I tore my gaze away and changed gears.
‘Hold tight,’ I muttered grimly. ‘We’re outta here!’
Only trouble was that in all the panic I slammed the car into neutral instead of drive, so when I put my foot down on the accelerator all we got was a mega-roar from the engine and no movement whatsoever.
Attracting, of course, the full attention of Paul, who was by now just about level with us. I looked at him, and in the second that our eyes met, I saw a flicker of recognition. I quickly glanced away at the road ahead, hoping I’d looked suitably blank, but not before I’d seen his gaze travel down into the passenger seat . . .
Then I found drive and we shot off, up the street and over an intersection – thank god there
was no car coming along the cross street. I pulled into a space a bit further on and put the Mazda into park. We sat there, trembling, Milly still with both hands clamped over her eyes, like the ‘see no evil’ monkey.
Then, of course, we started to giggle – again.
‘And I had . . . had my hands . . . over my eyes,’ cried Milly.
‘Like a little kid,’ I squeaked, ‘who thinks you can’t see her if she can’t see you . . .’
But in the midst of the hilarity, I suddenly remembered what we were here for. I spun round in my seat and peered through the back window, just in time to see the distant figure of Paul crossing the street and turning into what looked like the end house of a row of matching semis.
‘That’s it,’ I cried, ‘that’s the house he lives in!’
I turned around again and switched off the ignition.
‘Stay here,’ I announced, in mock-heroic tones. ‘Ah’m a-goin’ in!’

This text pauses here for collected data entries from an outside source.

This is an optimization exercise on Yosys and OpenROAD, whose aim is small area, a short achievable clock period and few clock cycles per item, not a production implementation.
Only the layout flow was run in this run; the RTL was not checked for function there.

[flow/run.sh]
#!/bin/bash
# synth_recipe.tcl (not shown) runs the flow's synth.tcl, then flattens the netlist and writes it again
# the make line also repeats each setting of config.mk as NAME=value (left out here)
make -C /OpenROAD-flow-scripts/flow DESIGN_CONFIG=/design/flow/config.mk WORK_HOME=/design/flow/orfs CLKGATE_MAP_FILE= SYNTH_SCRIPT=/design/flow/synth_recipe.tcl finish
[flow/config.mk]
export PLATFORM = sky130hd
export DESIGN_NAME = speech_mouth_pixel_overlay
export DESIGN_NICKNAME = speech_mouth_pixel_overlay
export VERILOG_FILES = /design/flow/design.v
export SDC_FILE = /design/flow/constraint.sdc
export NUM_CORES = 4
export LEC_CHECK = 0
export CAP_MARGIN = 20
export CORE_MARGIN = 2
export CORE_UTILIZATION = 40
export SETUP_SLACK_MARGIN = 3.0
export SLEW_MARGIN = 20
[flow/constraint.sdc]
create_clock -name core_clock -period 6.0 [get_ports {clk_i}]
set_input_delay 1.2000 -clock core_clock [delete_from_list [all_inputs] [get_ports {clk_i}]]
set_output_delay 1.2000 -clock core_clock [all_outputs]
set_load 0.01 [all_outputs]
[flow/design.v]
module smpo_gap #(
  parameter logic [17:0] C = 18'd0
) (
  input  logic [47:0] now_i,
  input  logic [47:0] t_i,
  output logic        lt_o
);
  logic [18:0] u;
  logic        borrow, lt_u;
  logic [29:0] eqb, carry;
  logic        hi_eq, hi_inc;
  assign u      = {1'b0, t_i[17:0]} + {1'b0, C};
  assign borrow = now_i[17:0] < t_i[17:0];
  assign lt_u   = now_i[17:0] < u[17:0];
  assign eqb    = ~(now_i[47:18] ^ t_i[47:18]);
  assign hi_eq  = &eqb;
  assign carry  = {now_i[46:18] | ~t_i[46:18], 1'b0};
  assign hi_inc = &(eqb ~^ carry);
  assign lt_o   = borrow ? (hi_inc & u[18] & lt_u) : (hi_eq & (u[18] | lt_u));
endmodule
module speech_mouth_pixel_overlay (
  input  logic        clk_i,
  input  logic        rst_ni,
  input  logic        in_valid_i,
  output logic        in_stall_o,
  input  logic [94:0] in_item_i,
  output logic        out_valid_o,
  input  logic        out_stall_i,
  output logic [19:0] out_item_o,
  input  logic        cfg_we_i,
  input  logic [2:0]  cfg_idx_i,
  input  logic [15:0] cfg_data_i
);
  localparam logic [1:0] ACT_PIXEL  = 2'd0;
  localparam logic [1:0] ACT_LEVEL  = 2'd1;
  localparam logic [1:0] ACT_ACTIVE = 2'd2;
  localparam logic [1:0] ACT_FRAME  = 2'd3;
  function automatic [15:0] arc_mask;
    input [2:0] pose;
    input [5:0] dx;
    reg [12:0] m;
    begin
      case ({pose, dx})
      {3'd0, 6'h36}: m = 13'h0003;
      {3'd0, 6'h37}: m = 13'h0006;
      {3'd0, 6'h38}: m = 13'h0006;
      {3'd0, 6'h39}: m = 13'h000c;
      {3'd0, 6'h3a}: m = 13'h000c;
      {3'd0, 6'h3b}: m = 13'h000c;
      {3'd0, 6'h3c}: m = 13'h000c;
      {3'd0, 6'h3d}: m = 13'h000c;
      {3'd0, 6'h3e}: m = 13'h000c;
      {3'd0, 6'h3f}: m = 13'h000c;
      {3'd0, 6'h00}: m = 13'h000c;
      {3'd0, 6'h01}: m = 13'h000c;
      {3'd0, 6'h02}: m = 13'h000c;
      {3'd0, 6'h03}: m = 13'h000c;
      {3'd0, 6'h04}: m = 13'h000c;
      {3'd0, 6'h05}: m = 13'h000c;
      {3'd0, 6'h06}: m = 13'h000c;
      {3'd0, 6'h07}: m = 13'h000c;
      {3'd0, 6'h08}: m = 13'h0006;
      {3'd0, 6'h09}: m = 13'h0006;
      {3'd0, 6'h0a}: m = 13'h0003;
      {3'd1, 6'h34}: m = 13'h0003;
      {3'd1, 6'h35}: m = 13'h0006;
      {3'd1, 6'h36}: m = 13'h0006;
      {3'd1, 6'h37}: m = 13'h000c;
      {3'd1, 6'h38}: m = 13'h000c;
      {3'd1, 6'h39}: m = 13'h000c;
      {3'd1, 6'h3a}: m = 13'h0018;
      {3'd1, 6'h3b}: m = 13'h0018;
      {3'd1, 6'h3c}: m = 13'h0018;
      {3'd1, 6'h3d}: m = 13'h0018;
      {3'd1, 6'h3e}: m = 13'h0018;
      {3'd1, 6'h3f}: m = 13'h0018;
      {3'd1, 6'h00}: m = 13'h0018;
      {3'd1, 6'h01}: m = 13'h0018;
      {3'd1, 6'h02}: m = 13'h0018;
      {3'd1, 6'h03}: m = 13'h0018;
      {3'd1, 6'h04}: m = 13'h0018;
      {3'd1, 6'h05}: m = 13'h0018;
      {3'd1, 6'h06}: m = 13'h0018;
      {3'd1, 6'h07}: m = 13'h000c;
      {3'd1, 6'h08}: m = 13'h000c;
      {3'd1, 6'h09}: m = 13'h000c;
      {3'd1, 6'h0a}: m = 13'h0006;
      {3'd1, 6'h0b}: m = 13'h0006;
      {3'd1, 6'h0c}: m = 13'h0003;
      {3'd2, 6'h32}: m = 13'h0007;
      {3'd2, 6'h33}: m = 13'h000e;
      {3'd2, 6'h34}: m = 13'h001c;
      {3'd2, 6'h35}: m = 13'h001c;
      {3'd2, 6'h36}: m = 13'h0038;
      {3'd2, 6'h37}: m = 13'h0038;
      {3'd2, 6'h38}: m = 13'h0070;
      {3'd2, 6'h39}: m = 13'h0070;
      {3'd2, 6'h3a}: m = 13'h00e0;
      {3'd2, 6'h3b}: m = 13'h00e0;
      {3'd2, 6'h3c}: m = 13'h00e0;
      {3'd2, 6'h3d}: m = 13'h00e0;
      {3'd2, 6'h3e}: m = 13'h00e0;
      {3'd2, 6'h3f}: m = 13'h00e0;
      {3'd2, 6'h00}: m = 13'h00e0;
      {3'd2, 6'h01}: m = 13'h00e0;
      {3'd2, 6'h02}: m = 13'h00e0;
      {3'd2, 6'h03}: m = 13'h00e0;
      {3'd2, 6'h04}: m = 13'h00e0;
      {3'd2, 6'h05}: m = 13'h00e0;
      {3'd2, 6'h06}: m = 13'h00e0;
      {3'd2, 6'h07}: m = 13'h0070;
      {3'd2, 6'h08}: m = 13'h0070;
      {3'd2, 6'h09}: m = 13'h0038;
      {3'd2, 6'h0a}: m = 13'h0038;
      {3'd2, 6'h0b}: m = 13'h001c;
      {3'd2, 6'h0c}: m = 13'h001c;
      {3'd2, 6'h0d}: m = 13'h000e;
      {3'd2, 6'h0e}: m = 13'h0007;
      {3'd3, 6'h30}: m = 13'h0007;
      {3'd3, 6'h31}: m = 13'h000e;
      {3'd3, 6'h32}: m = 13'h001c;
      {3'd3, 6'h33}: m = 13'h0038;
      {3'd3, 6'h34}: m = 13'h0070;
      {3'd3, 6'h35}: m = 13'h0070;
      {3'd3, 6'h36}: m = 13'h00e0;
      {3'd3, 6'h37}: m = 13'h00e0;
      {3'd3, 6'h38}: m = 13'h01c0;
      {3'd3, 6'h39}: m = 13'h01c0;
      {3'd3, 6'h3a}: m = 13'h0380;
      {3'd3, 6'h3b}: m = 13'h0380;
      {3'd3, 6'h3c}: m = 13'h0380;
      {3'd3, 6'h3d}: m = 13'h0380;
      {3'd3, 6'h3e}: m = 13'h0380;
      {3'd3, 6'h3f}: m = 13'h0380;
      {3'd3, 6'h00}: m = 13'h0380;
      {3'd3, 6'h01}: m = 13'h0380;
      {3'd3, 6'h02}: m = 13'h0380;
      {3'd3, 6'h03}: m = 13'h0380;
      {3'd3, 6'h04}: m = 13'h0380;
      {3'd3, 6'h05}: m = 13'h0380;
      {3'd3, 6'h06}: m = 13'h0380;
      {3'd3, 6'h07}: m = 13'h01c0;
      {3'd3, 6'h08}: m = 13'h01c0;
      {3'd3, 6'h09}: m = 13'h00e0;
      {3'd3, 6'h0a}: m = 13'h00e0;
      {3'd3, 6'h0b}: m = 13'h0070;
      {3'd3, 6'h0c}: m = 13'h0070;
      {3'd3, 6'h0d}: m = 13'h0038;
      {3'd3, 6'h0e}: m = 13'h001c;
      {3'd3, 6'h0f}: m = 13'h000e;
      {3'd3, 6'h10}: m = 13'h0007;
      {3'd4, 6'h2e}: m = 13'h000f;
      {3'd4, 6'h2f}: m = 13'h001e;
      {3'd4, 6'h30}: m = 13'h003c;
      {3'd4, 6'h31}: m = 13'h0078;
      {3'd4, 6'h32}: m = 13'h00f0;
      {3'd4, 6'h33}: m = 13'h01e0;
      {3'd4, 6'h34}: m = 13'h01e0;
      {3'd4, 6'h35}: m = 13'h03c0;
      {3'd4, 6'h36}: m = 13'h0780;
      {3'd4, 6'h37}: m = 13'h0780;
      {3'd4, 6'h38}: m = 13'h0f00;
      {3'd4, 6'h39}: m = 13'h0f00;
      {3'd4, 6'h3a}: m = 13'h0f00;
      {3'd4, 6'h3b}: m = 13'h1e00;
      {3'd4, 6'h3c}: m = 13'h1e00;
      {3'd4, 6'h3d}: m = 13'h1e00;
      {3'd4, 6'h3e}: m = 13'h1e00;
      {3'd4, 6'h3f}: m = 13'h1e00;
      {3'd4, 6'h00}: m = 13'h1e00;
      {3'd4, 6'h01}: m = 13'h1e00;
      {3'd4, 6'h02}: m = 13'h1e00;
      {3'd4, 6'h03}: m = 13'h1e00;
      {3'd4, 6'h04}: m = 13'h1e00;
      {3'd4, 6'h05}: m = 13'h1e00;
      {3'd4, 6'h06}: m = 13'h0f00;
      {3'd4, 6'h07}: m = 13'h0f00;
      {3'd4, 6'h08}: m = 13'h0f00;
      {3'd4, 6'h09}: m = 13'h0780;
      {3'd4, 6'h0a}: m = 13'h0780;
      {3'd4, 6'h0b}: m = 13'h03c0;
      {3'd4, 6'h0c}: m = 13'h01e0;
      {3'd4, 6'h0d}: m = 13'h01e0;
      {3'd4, 6'h0e}: m = 13'h00f0;
      {3'd4, 6'h0f}: m = 13'h0078;
      {3'd4, 6'h10}: m = 13'h003c;
      {3'd4, 6'h11}: m = 13'h001e;
      {3'd4, 6'h12}: m = 13'h000f;
        default: m = 13'h0000;
      endcase
      arc_mask = {3'b000, m};
    end
  endfunction
  logic [1:0]  act;
  logic [9:0]  px, py;
  logic [15:0] pin;
  logic [7:0]  level;
  logic        flag;
  logic [47:0] now;
  assign act   = in_item_i[94:93];
  assign px    = in_item_i[92:83];
  assign py    = in_item_i[82:73];
  assign pin   = in_item_i[72:57];
  assign level = in_item_i[56:49];
  assign flag  = in_item_i[48];
  assign now   = in_item_i[47:0];
  logic [9:0]  left_q, top_q, cx_q, cy_q;
  logic [10:0] right_q, bottom_q;
  logic [15:0] black_q, white_q;
  always_ff @(posedge clk_i or negedge rst_ni) begin
    if (!rst_ni) begin
      left_q   <= 10'd0;
      top_q    <= 10'd0;
      right_q  <= 11'd0;
      bottom_q <= 11'd0;
      cx_q     <= 10'd0;
      cy_q     <= 10'd0;
      black_q  <= 16'h0000;
      white_q  <= 16'hFFFF;
    end else if (cfg_we_i) begin
      case (cfg_idx_i)
        3'd0:    left_q   <= cfg_data_i[9:0];
        3'd1:    top_q    <= cfg_data_i[9:0];
        3'd2:    right_q  <= cfg_data_i[10:0];
        3'd3:    bottom_q <= cfg_data_i[10:0];
        3'd4:    cx_q     <= cfg_data_i[9:0];
        3'd5:    cy_q     <= cfg_data_i[9:0];
        3'd6:    black_q  <= cfg_data_i;
        default: white_q  <= cfg_data_i;
      endcase
    end
  end
  logic s1_valid_q, s1_hit_q;
  logic [15:0] s1_pix_q;
  logic adv, accept;
  assign adv        = !(s1_valid_q && out_stall_i);
  assign in_stall_o = !adv;
  assign accept     = in_valid_i && adv;
  logic        active_q;
  logic [2:0]  target_q, render_q;
  logic [47:0] voice_q, step_q;
  logic        voice_recent, step_recent;
  logic        level_nz;
  logic [2:0]  req;
  smpo_gap #(.C(18'd200000)) u_voice_gap (.now_i(now), .t_i(voice_q), .lt_o(voice_recent));
  smpo_gap #(.C(18'd40000))  u_step_gap  (.now_i(now), .t_i(step_q),  .lt_o(step_recent));
  assign level_nz = (level != 8'd0);
  assign req      = (level > 8'd4) ? 3'd4 : level[2:0];
  always_ff @(posedge clk_i or negedge rst_ni) begin
    if (!rst_ni) begin
      active_q <= 1'b0;
      target_q <= 3'd0;
      render_q <= 3'd0;
    end else if (accept) begin
      case (act)
        ACT_LEVEL: begin
          if (active_q) begin
            if (level_nz) begin
              target_q <= req;
            end else if (!voice_recent) begin
              target_q <= 3'd0;
            end
          end
        end
        ACT_ACTIVE: begin
          active_q <= flag;
          target_q <= 3'd0;
          render_q <= 3'd0;
        end
        ACT_FRAME: begin
          if (active_q && !step_recent) begin
            if (render_q < target_q) begin
              render_q <= render_q + 3'd1;
            end else if (render_q > target_q) begin
              render_q <= render_q - 3'd1;
            end
          end
        end
        default: begin
        end
      endcase
    end
  end
  always_ff @(posedge clk_i) begin
    if (accept && (act == ACT_ACTIVE || (act == ACT_LEVEL && active_q && level_nz))) begin
      voice_q <= now;
    end
    if (accept && (act == ACT_ACTIVE || (act == ACT_FRAME && active_q && !step_recent))) begin
      step_q <= now;
    end
  end
  logic        compose, in_rect, bright, erase, hit;
  logic [10:0] dx, dy;
  logic [7:0]  weight;
  logic [15:0] mask;
  assign compose = active_q && (act == ACT_PIXEL);
  assign in_rect = (px >= left_q) && ({1'b0, px} < right_q)
                && (py >= top_q) && ({1'b0, py} < bottom_q);
  assign weight  = {2'b0, pin[15:11], 1'b0} + {2'b0, pin[10:5]} + {2'b0, pin[4:0], 1'b0};
  assign bright  = (weight >= 8'd20);
  assign erase   = compose && in_rect && bright;
  assign dx   = {1'b0, px} - {1'b0, cx_q};
  assign dy   = {1'b0, py} - {1'b0, cy_q};
  assign mask = arc_mask(render_q, dx[5:0]);
  assign hit  = compose && (dx[10:5] == 6'h00 || dx[10:5] == 6'h3f) && (dy[10:4] == 7'h00)
             && mask[dy[3:0]];
  always_ff @(posedge clk_i or negedge rst_ni) begin
    if (!rst_ni) begin
      s1_valid_q <= 1'b0;
    end else if (adv) begin
      s1_valid_q <= in_valid_i;
    end
  end
  always_ff @(posedge clk_i) begin
    if (adv) begin
      s1_hit_q <= hit;
      s1_pix_q <= erase ? black_q : pin;
    end
  end
  assign out_valid_o = s1_valid_q;
  assign out_item_o  = {s1_hit_q ? white_q : s1_pix_q, 1'b0, render_q};
endmodule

Milly stared at me, mouth opening.
‘What?’
I shrugged, suddenly reckless with all the craziness. ‘What the hell! We’ve spent all this time looking, and now we’ve finally found him I might as well go and get the bloody shoe!’
‘But–’
‘No buts,’ I interrupted, opening the door before I lost my nerve. I hopped out, and then leaned in again.
‘If I’m not back in ten minutes, call out the guards!’
CHAPTER
THREE
I had been expecting – or rather, bracing myself, heart thumping – for Paul to open the door, so it was a tiny shock when a girl answered. Perhaps a bit older than me, with a round face and shortish dark hair. She looked at me inquiringly – her expression neither friendly nor unfriendly.

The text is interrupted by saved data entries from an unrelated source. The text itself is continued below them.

What follows belongs to an exercise in optimizing a design on an open flow for small area, a short achievable clock period and few clock cycles per item; a production flow would make more cautious choices.
In this exercise RTL edits were held to simulation tests only and were not proved equivalent to the original.
Power is estimated from default activity; no workload was simulated.

Design muldiv_iter, start of the top module:
module muldiv_iter
#(
    parameter int XLEN     = 64,
    parameter bit WORD_OPS = 1
) (
    input  logic            clk,
    input  logic            rst,
    input  logic            flush,
    input  logic            in_valid,
    output logic            in_ready,
    input  logic [3:0]      op,
    input  logic [XLEN-1:0] rs1,
    input  logic [XLEN-1:0] rs2,
    output logic            out_valid,
    input  logic            out_ready,
    output logic [XLEN-1:0] result,
    output logic            busy
);
    localparam int W = 69;         
    localparam int I_IDLE  = 0;
    localparam int I_MUL   = 1;
    localparam int I_DCHK  = 2;    
    localparam int I_ALIGN = 3;    
    localparam int I_DIV   = 4;
    localparam int I_FIX   = 5;    
    localparam int I_CAP   = 6;    
    localparam int I_NEGX  = 7;    
    localparam int I_NEGI  = 8;    
    localparam int NS      = 9;
    logic [NS-1:0] st;
    logic [6:0]   cnt;
    logic [W-1:0] x;       
    logic [63:0]  y;       
    logic [W-2:0] m;       
    logic [W-1:0] q;       
    logic         b_s1, b_s2, b_s32, b_inv;    
    logic [W-1:0] r;       
    logic         r_s1, r_s2, r_inv;           
    logic         qc;      
    logic         c_word;
    logic         c_mul;
    logic         c_hi;    
    logic         c_fix;   
    logic         c_rem;
    logic         c_ill;
    logic         c_dn;    
    logic         c_neg;   
    logic         c_dz;    
    logic         c_inc;   
    logic [W-1:0] p_x;
    logic [63:0]  p_y;
    logic [W-2:0] p_m;
    logic         p_aneg;
    logic         p_bneg;
    muldiv_prep u_prep (
        .op   (op),
        .rs1  (rs1),
        .rs2  (rs2),
        .x    (p_x),
  ...
For scale: roughly 2700 cells after synthesis.
clock: 10.0 ns
lec_check: 0
cap_margin: 20
core_margin: 2
core_utilization: 45
slew_margin: 20
tns_end_percent: 0
standard.sh (not shown) runs the stock make flow with config.mk's settings and CLKGATE_MAP_FILE= SYNTH_SCRIPT=/design/flow/synth_recipe.tcl, a recipe that flattens the netlist after the stock synthesis.
==> flow/flow/run.sh <==
#!/bin/bash
set -euo pipefail
bash standard.sh SETUP_SLACK_MARGIN=6.0 finish > standard_flow.log 2>&1
Testbench counts at the start, summed over its fixed seeds: cycles 31,238, items 2,400.
==> next run, changes <==
==> flow/run.sh (new file) <==
#!/bin/bash
# synth_recipe.tcl (not shown) runs the flow's synth.tcl, then flattens the netlist and writes it again
# the make line also repeats each setting of config.mk as NAME=value (left out here)
make -C /OpenROAD-flow-scripts/flow DESIGN_CONFIG=/design/flow/config.mk WORK_HOME=/design/flow/orfs CLKGATE_MAP_FILE= SYNTH_SCRIPT=/design/flow/synth_recipe.tcl finish
Settings changed: SETUP_SLACK_MARGIN set to 5.
removed: flow/flow/run.sh
removed: flow/standard.sh
After rerunning:
- routed wire length falls by a few percent
- count of clock-buffer cells in the layout is unchanged
- power is lower by a few percent
- core utilization goes down by 2.3 points
- final cell count fell by a few percent
- worst hold slack improves by 0.0075 ns
- setup slack got worse by 0.26 ns
- sequential power barely changes
- die area does not change
- non-clock buffer count falls by 68
- synthesized area does not change
==> next run, changes <==
Settings changed: CORE_UTILIZATION 45 to 50.
Outcome: The changed run went through all stages and came out clean. Cell count shrinks slightly. Utilization increases by 6.0 points. Setup slack degrades by 0.033 ns. Clock-buffer cell count rises by 3. Die area came out lower by roughly a tenth.

---

== exp/yarrow ==
muldiv_iter again, from the RTL that the note above started with.
make LEC_CHECK=0 CAP_MARGIN=20 CORE_MARGIN=2 CORE_UTILIZATION=45 CTS_BUF_LIST=sky130_fd_sc_hd__clkbuf_8 SETUP_SLACK_MARGIN=5 SLEW_MARGIN=20 TNS_END_PERCENT=0 finish   # period 10.0 ns
run.sh (not shown) runs the stock make flow with config.mk's settings and CLKGATE_MAP_FILE= SYNTH_SCRIPT=/design/flow/synth_recipe.tcl, a recipe that flattens the netlist after the stock synthesis.
Stock flow here: none of the scripts above is used.
Testbench counts of exp/yarrow, summed over its fixed seeds: cycles 31,238, items 2,400.
Changes in exp/onyx relative to exp/yarrow:
Settings: SETUP_SLACK_MARGIN no longer set, was 5.
==> flow/flow/run.sh (new file) <==
#!/bin/bash
set -euo pipefail
bash standard.sh SETUP_SLACK_MARGIN=6.0 finish > standard_flow.log 2>&1
==> flow/standard.sh (new file) <==
#!/bin/bash
# synth_recipe.tcl (not shown) runs the flow's synth.tcl, then flattens the netlist and writes it again
# the make line also repeats each setting of config.mk as NAME=value (left out here)
make -C /OpenROAD-flow-scripts/flow DESIGN_CONFIG=/design/flow/config.mk WORK_HOME=/design/flow/orfs CLKGATE_MAP_FILE= SYNTH_SCRIPT=/design/flow/synth_recipe.tcl "${@:-finish}"
removed: flow/run.sh
Results
Both conditions hold for exp/onyx: the flow ran to the end and the final layout passed the timing, DRC and antenna checks.
exp/onyx vs. exp/yarrow: via count up about 1%; first-pass GRT wire length up 3.4%; static leakage power saw an increase.
Changes observed in exp/onyx relative to exp/yarrow: non-clock buffer count has increased, synthesized cell count has remained practically unchanged.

‘Oh,’ I said, swallowing. ‘Is Paul in?’
She eyed me up and down for a second and I realised with a little stab of horror that she probably thought I was one of Paul’s conquests. I stared back at her, feeling my face grow hot.
She opened the door wider, turned and sang: ‘Paul – someone here to see you!’
Someone called out from down the end of the passage; someone else laughed. The girl waved a hand.